ABOUT THIS EXERCISE: Starting with the first line and ending with the one that holds "8'd255)) ? idx : inc;", retype the entries exactly.

Records excerpted from a collection:

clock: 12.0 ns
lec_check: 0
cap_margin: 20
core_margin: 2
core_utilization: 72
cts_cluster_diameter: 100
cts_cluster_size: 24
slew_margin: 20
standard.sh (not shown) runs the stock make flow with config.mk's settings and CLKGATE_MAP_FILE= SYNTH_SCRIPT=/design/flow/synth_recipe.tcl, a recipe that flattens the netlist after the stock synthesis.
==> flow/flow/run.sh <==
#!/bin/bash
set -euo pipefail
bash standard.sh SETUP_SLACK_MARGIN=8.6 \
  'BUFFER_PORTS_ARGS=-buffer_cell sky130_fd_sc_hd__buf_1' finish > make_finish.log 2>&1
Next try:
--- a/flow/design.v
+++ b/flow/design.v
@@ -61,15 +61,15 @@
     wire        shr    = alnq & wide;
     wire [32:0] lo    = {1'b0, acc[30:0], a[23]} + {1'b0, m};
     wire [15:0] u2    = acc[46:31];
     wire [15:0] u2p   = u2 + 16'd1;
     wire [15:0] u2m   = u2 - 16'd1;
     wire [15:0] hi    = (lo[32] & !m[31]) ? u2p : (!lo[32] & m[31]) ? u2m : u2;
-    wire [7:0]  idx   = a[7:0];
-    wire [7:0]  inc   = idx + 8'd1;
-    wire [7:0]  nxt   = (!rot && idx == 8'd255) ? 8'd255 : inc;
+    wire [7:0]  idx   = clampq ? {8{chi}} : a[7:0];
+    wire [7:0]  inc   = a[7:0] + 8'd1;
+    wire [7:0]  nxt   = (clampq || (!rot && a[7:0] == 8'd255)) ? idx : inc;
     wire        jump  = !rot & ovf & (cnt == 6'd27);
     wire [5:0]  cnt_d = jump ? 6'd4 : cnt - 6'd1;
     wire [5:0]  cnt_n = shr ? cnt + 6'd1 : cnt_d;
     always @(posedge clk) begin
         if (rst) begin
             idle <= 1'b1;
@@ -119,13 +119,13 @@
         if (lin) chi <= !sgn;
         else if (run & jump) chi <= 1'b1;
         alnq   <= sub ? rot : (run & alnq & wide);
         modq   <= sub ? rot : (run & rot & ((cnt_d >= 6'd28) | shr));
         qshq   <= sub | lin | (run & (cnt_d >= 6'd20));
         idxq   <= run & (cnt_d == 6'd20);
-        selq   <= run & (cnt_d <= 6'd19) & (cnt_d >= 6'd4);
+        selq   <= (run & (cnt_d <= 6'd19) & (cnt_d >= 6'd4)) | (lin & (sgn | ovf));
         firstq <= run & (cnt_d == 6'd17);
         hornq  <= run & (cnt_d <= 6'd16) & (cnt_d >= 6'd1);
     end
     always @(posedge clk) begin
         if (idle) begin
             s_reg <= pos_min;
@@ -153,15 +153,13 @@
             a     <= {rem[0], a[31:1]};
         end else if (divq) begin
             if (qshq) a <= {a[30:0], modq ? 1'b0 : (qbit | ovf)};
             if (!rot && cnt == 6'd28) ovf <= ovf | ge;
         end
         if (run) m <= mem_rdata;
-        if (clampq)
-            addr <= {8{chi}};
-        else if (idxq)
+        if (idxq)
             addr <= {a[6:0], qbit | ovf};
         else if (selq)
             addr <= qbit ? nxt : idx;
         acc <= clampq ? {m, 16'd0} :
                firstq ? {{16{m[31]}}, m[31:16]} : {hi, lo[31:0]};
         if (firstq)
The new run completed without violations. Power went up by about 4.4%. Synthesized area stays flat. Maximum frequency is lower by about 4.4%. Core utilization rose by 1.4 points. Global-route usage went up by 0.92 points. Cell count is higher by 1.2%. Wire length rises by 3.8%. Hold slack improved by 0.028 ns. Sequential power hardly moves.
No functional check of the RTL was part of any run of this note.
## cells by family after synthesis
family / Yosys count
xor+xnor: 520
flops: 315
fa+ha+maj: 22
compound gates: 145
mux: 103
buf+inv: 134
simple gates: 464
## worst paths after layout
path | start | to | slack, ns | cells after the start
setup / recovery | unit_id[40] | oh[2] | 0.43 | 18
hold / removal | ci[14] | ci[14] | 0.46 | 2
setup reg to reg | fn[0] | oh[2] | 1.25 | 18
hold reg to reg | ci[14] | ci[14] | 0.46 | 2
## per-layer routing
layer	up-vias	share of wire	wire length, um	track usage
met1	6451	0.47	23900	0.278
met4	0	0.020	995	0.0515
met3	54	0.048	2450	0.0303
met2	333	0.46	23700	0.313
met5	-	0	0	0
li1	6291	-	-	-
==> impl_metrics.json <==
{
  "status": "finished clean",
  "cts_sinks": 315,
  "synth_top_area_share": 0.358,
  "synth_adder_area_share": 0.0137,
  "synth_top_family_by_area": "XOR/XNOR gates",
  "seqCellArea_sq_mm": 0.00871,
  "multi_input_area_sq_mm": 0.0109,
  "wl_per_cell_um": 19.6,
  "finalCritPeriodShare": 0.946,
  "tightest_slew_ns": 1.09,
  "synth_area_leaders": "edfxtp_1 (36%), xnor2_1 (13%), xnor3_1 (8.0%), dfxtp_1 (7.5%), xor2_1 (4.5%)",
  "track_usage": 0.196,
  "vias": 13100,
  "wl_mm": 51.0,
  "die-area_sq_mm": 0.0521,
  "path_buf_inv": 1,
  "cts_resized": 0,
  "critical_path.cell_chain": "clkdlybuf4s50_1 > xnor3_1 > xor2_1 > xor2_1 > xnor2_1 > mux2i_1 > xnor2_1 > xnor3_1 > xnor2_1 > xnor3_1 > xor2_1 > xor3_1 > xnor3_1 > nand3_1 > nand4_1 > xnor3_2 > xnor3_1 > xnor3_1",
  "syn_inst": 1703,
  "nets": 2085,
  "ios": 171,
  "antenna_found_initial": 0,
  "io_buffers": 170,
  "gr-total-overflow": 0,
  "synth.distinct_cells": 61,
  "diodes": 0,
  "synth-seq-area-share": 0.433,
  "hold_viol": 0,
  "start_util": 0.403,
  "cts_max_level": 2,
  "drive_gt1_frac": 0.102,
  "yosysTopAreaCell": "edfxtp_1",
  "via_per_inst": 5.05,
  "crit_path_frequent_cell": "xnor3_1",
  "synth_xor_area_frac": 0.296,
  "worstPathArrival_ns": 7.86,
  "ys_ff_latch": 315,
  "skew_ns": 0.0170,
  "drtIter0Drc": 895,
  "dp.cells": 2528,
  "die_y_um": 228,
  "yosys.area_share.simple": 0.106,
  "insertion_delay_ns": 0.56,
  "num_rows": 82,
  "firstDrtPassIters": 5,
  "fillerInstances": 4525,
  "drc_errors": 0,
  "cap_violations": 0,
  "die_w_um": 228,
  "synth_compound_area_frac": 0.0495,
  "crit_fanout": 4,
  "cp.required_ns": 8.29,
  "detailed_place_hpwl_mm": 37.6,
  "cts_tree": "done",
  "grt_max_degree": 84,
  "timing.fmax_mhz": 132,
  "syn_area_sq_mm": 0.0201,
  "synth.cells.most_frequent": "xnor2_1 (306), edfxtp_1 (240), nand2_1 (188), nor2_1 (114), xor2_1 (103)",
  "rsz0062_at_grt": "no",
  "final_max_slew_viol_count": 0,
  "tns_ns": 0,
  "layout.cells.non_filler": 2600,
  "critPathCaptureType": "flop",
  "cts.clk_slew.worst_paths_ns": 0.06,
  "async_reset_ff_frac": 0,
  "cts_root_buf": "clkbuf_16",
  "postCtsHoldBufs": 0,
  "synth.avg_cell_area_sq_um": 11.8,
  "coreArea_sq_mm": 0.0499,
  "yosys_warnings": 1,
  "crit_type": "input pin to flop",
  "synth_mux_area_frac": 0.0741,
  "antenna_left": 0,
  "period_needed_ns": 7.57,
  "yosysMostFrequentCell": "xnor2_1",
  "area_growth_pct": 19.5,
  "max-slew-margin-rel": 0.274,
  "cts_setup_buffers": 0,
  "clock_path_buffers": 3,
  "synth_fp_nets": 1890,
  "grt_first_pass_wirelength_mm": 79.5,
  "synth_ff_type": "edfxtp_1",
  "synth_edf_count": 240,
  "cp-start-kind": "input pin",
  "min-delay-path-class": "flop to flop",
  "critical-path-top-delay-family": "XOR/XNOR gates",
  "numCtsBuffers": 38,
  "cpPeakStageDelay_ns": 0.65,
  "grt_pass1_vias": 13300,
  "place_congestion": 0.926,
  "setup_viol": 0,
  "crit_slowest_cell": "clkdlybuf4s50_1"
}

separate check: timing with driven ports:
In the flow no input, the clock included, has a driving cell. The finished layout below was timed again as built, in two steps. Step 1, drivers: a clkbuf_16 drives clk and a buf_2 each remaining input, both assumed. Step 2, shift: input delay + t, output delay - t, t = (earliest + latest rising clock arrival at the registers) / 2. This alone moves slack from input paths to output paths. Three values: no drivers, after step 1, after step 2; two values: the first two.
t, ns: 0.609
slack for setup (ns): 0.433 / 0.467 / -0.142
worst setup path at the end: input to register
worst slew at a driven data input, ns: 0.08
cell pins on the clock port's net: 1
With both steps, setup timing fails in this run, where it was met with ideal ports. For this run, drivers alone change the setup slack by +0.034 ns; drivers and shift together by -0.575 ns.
What follows belongs to an exercise in optimizing a design on an open flow for small area, a short achievable clock period and few clock cycles per item; a production flow would make more cautious choices. At most, simulation tests tie the RTL to the original design; equivalence was not proved. For run 1, only the layout was checked, not whether the RTL still works. Power and IR drop assume default switching activity.

==> flow/design.v, too long to show whole: its modules and the start of the top module <==
// module le_fpu: 302 lines
// module le_fpu_cadd: 35 lines
// module le_fpu_mul24cs: 2101 lines
module le_fpu (
    input  wire        clk,
    input  wire        rst,
    input  wire        in_valid,
    output wire        in_ready,
    input  wire [3:0]  in_fn,
    input  wire [31:0] in_a,
    input  wire [31:0] in_b,
    input  wire [31:0] in_c,
    output reg         out_valid,
    output reg  [31:0] out_result,
    output reg  [3:0]  out_flags
);
  // ...
==> flow/flow/run.sh <==
#!/bin/bash
# Own layout flow: the standard layout (standard.sh, all steps unchanged) with one
# hook after global placement, flow/ports.tcl, which gives the port buffers that the
# standard flow inserts regular buffer cells (sky130_fd_sc_hd__buf_4 on outputs,
# sky130_fd_sc_hd__buf_1 on inputs) in place of the slow delay-buffer cell it picks
# by default. All output of the layout goes to
# standard.log here; ORFS's per-step logs stay under orfs/logs.
set -euo pipefail
W=$(pwd)
export POST_GLOBAL_PLACE_TCL="$W/flow/ports.tcl"
bash standard.sh finish > "$W/standard.log" 2>&1
==> flow/flow/ports.tcl <==
# Port buffers: the standard flow's flow inserts one buffer per input and output port (buffer_ports).
# Give them regular buffer cells instead of the slow delay-buffer cell picked by default:
# sky130_fd_sc_hd__buf_4 on the outputs (their paths set the clock period) and
# sky130_fd_sc_hd__buf_1 on the inputs (their paths have slack to spare).
set n_swapped 0
foreach inst [[ord::get_db_block] getInsts] {
  set name [$inst getName]
  if {[regexp {^(input|output)[0-9]+$} $name -> kind]} {
    set want [expr {$kind eq "output" ? "sky130_fd_sc_hd__buf_4" : "sky130_fd_sc_hd__buf_1"}]
    if {[[$inst getMaster] getName] ne $want} {
      replace_cell [get_cells $name] [get_lib_cells */$want]
      incr n_swapped
    }
  }
}
puts "ports.tcl: $n_swapped port buffers replaced"
==> flow/standard.sh <==
#!/bin/bash
# synth_recipe.tcl (not shown) runs the flow's synth.tcl, then flattens the netlist and writes it again
# the make line also repeats each setting of config.mk as NAME=value (left out here)
make -C /OpenROAD-flow-scripts/flow DESIGN_CONFIG=/design/flow/config.mk WORK_HOME=/design/flow/orfs CLKGATE_MAP_FILE= SYNTH_SCRIPT=/design/flow/synth_recipe.tcl "${@:-finish}"
==> flow/config.mk <==
export PLATFORM = sky130hd
export DESIGN_NAME = le_fpu
export DESIGN_NICKNAME = le_fpu
export VERILOG_FILES = /design/flow/design.v
export SDC_FILE = /design/flow/constraint.sdc
export NUM_CORES = 4
export LEC_CHECK = 0
export CAP_MARGIN = 20
export CORE_MARGIN = 2
export CORE_UTILIZATION = 60
export CTS_CLUSTER_DIAMETER = 100
export CTS_CLUSTER_SIZE = 20
export PLACE_DENSITY = 0.7
export SLEW_MARGIN = 20
==> flow/constraint.sdc <==
create_clock -name core_clock -period 30.0 [get_ports {clk}]
set_input_delay 6.0000 -clock core_clock [delete_from_list [all_inputs] [get_ports {clk}]]
set_output_delay 6.0000 -clock core_clock [all_outputs]
set_load 0.01 [all_outputs]
==> results by group, run 1 <==
Synth
  • Post-synth EDFFs: 0
  • Xor and xnor fraction of the mapped netlist area: between 10% and 20%
  • Seq/Total Area, Yosys: 19.78%
  • Most frequent cell after synthesis: inv_1
  • Adder-Cell Fraction of Synth Area: between 20% and 30%
  • Mux cell area share after synthesis: between 6 and 7%
  • Synth Instances: about 5,000
  • Synth Flop Type: dfxtp_1

Placement
  • I/O Buffers: 138
  • DP Cell Count: approximately 5,800

Final layout
  • Top class by area: multi-input gates
  • Fraction of area in registers: 18.89%
  • Clk tree area frac: 2.013%
  • Sequential cells: a little over 400
  • Layout cells sized above 1: 6.736%
  • # diodes: 1
  • Clock buffer cells: 30
  • Non-CTS inverters: ~460
  • Sequential cell area: between 8000 and 9000 um2
  • Multi-input combinational area share: a little over two thirds

Route
  • Vias post-DR: 39,000
  • Drt pass-1 iters: 9

STA
  • Setup total negative slack: 0 ps
  • Max Freq: 139.3 MHz
  • Final Max Slew Viols: 0
  • Final worst setup slack: about 23,000 ps

Global route
  • Most Crowded Layer GR: met2
  • First-pass GRT wire length: about 230,000 um
  • Gr ovfl total: 0
  • Vias in the first global route: 36,790

Critical path
  • Family with the most delay on the worst path: compound AO/OA/AOI/OAI gates
  • Critical R2R Capture: ks_r[42]$_DFF_P_
  • FF-to-FF path depth: 18
  • Worst setup EP type: flop
  • Kind of critical path: in2reg
  • Crit path max fanout: 4

Clocking
  • CTS tree: built

Pwr
  • P_leak: roughly 17 nW

Worst hold path
  • WHS Endpoint: r_etop[4]$_DFF_P_
  • Hold depth: 0
  • Min-Delay Path Class: reg2reg

Status
  • Outcome: complete, no violations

OUTPUT OF THE TASK:
clock: 12.0 ns
lec_check: 0
cap_margin: 20
core_margin: 2
core_utilization: 72
cts_cluster_diameter: 100
cts_cluster_size: 24
slew_margin: 20
standard.sh (not shown) runs the stock make flow with config.mk's settings and CLKGATE_MAP_FILE= SYNTH_SCRIPT=/design/flow/synth_recipe.tcl, a recipe that flattens the netlist after the stock synthesis.
==> flow/flow/run.sh <==
#!/bin/bash
set -euo pipefail
bash standard.sh SETUP_SLACK_MARGIN=8.6 \
  'BUFFER_PORTS_ARGS=-buffer_cell sky130_fd_sc_hd__buf_1' finish > make_finish.log 2>&1
Next try:
--- a/flow/design.v
+++ b/flow/design.v
@@ -61,15 +61,15 @@
     wire        shr    = alnq & wide;
     wire [32:0] lo    = {1'b0, acc[30:0], a[23]} + {1'b0, m};
     wire [15:0] u2    = acc[46:31];
     wire [15:0] u2p   = u2 + 16'd1;
     wire [15:0] u2m   = u2 - 16'd1;
     wire [15:0] hi    = (lo[32] & !m[31]) ? u2p : (!lo[32] & m[31]) ? u2m : u2;
-    wire [7:0]  idx   = a[7:0];
-    wire [7:0]  inc   = idx + 8'd1;
-    wire [7:0]  nxt   = (!rot && idx == 8'd255) ? 8'd255 : inc;
+    wire [7:0]  idx   = clampq ? {8{chi}} : a[7:0];
+    wire [7:0]  inc   = a[7:0] + 8'd1;
+    wire [7:0]  nxt   = (clampq || (!rot && a[7:0] == 8'd255)) ? idx : inc;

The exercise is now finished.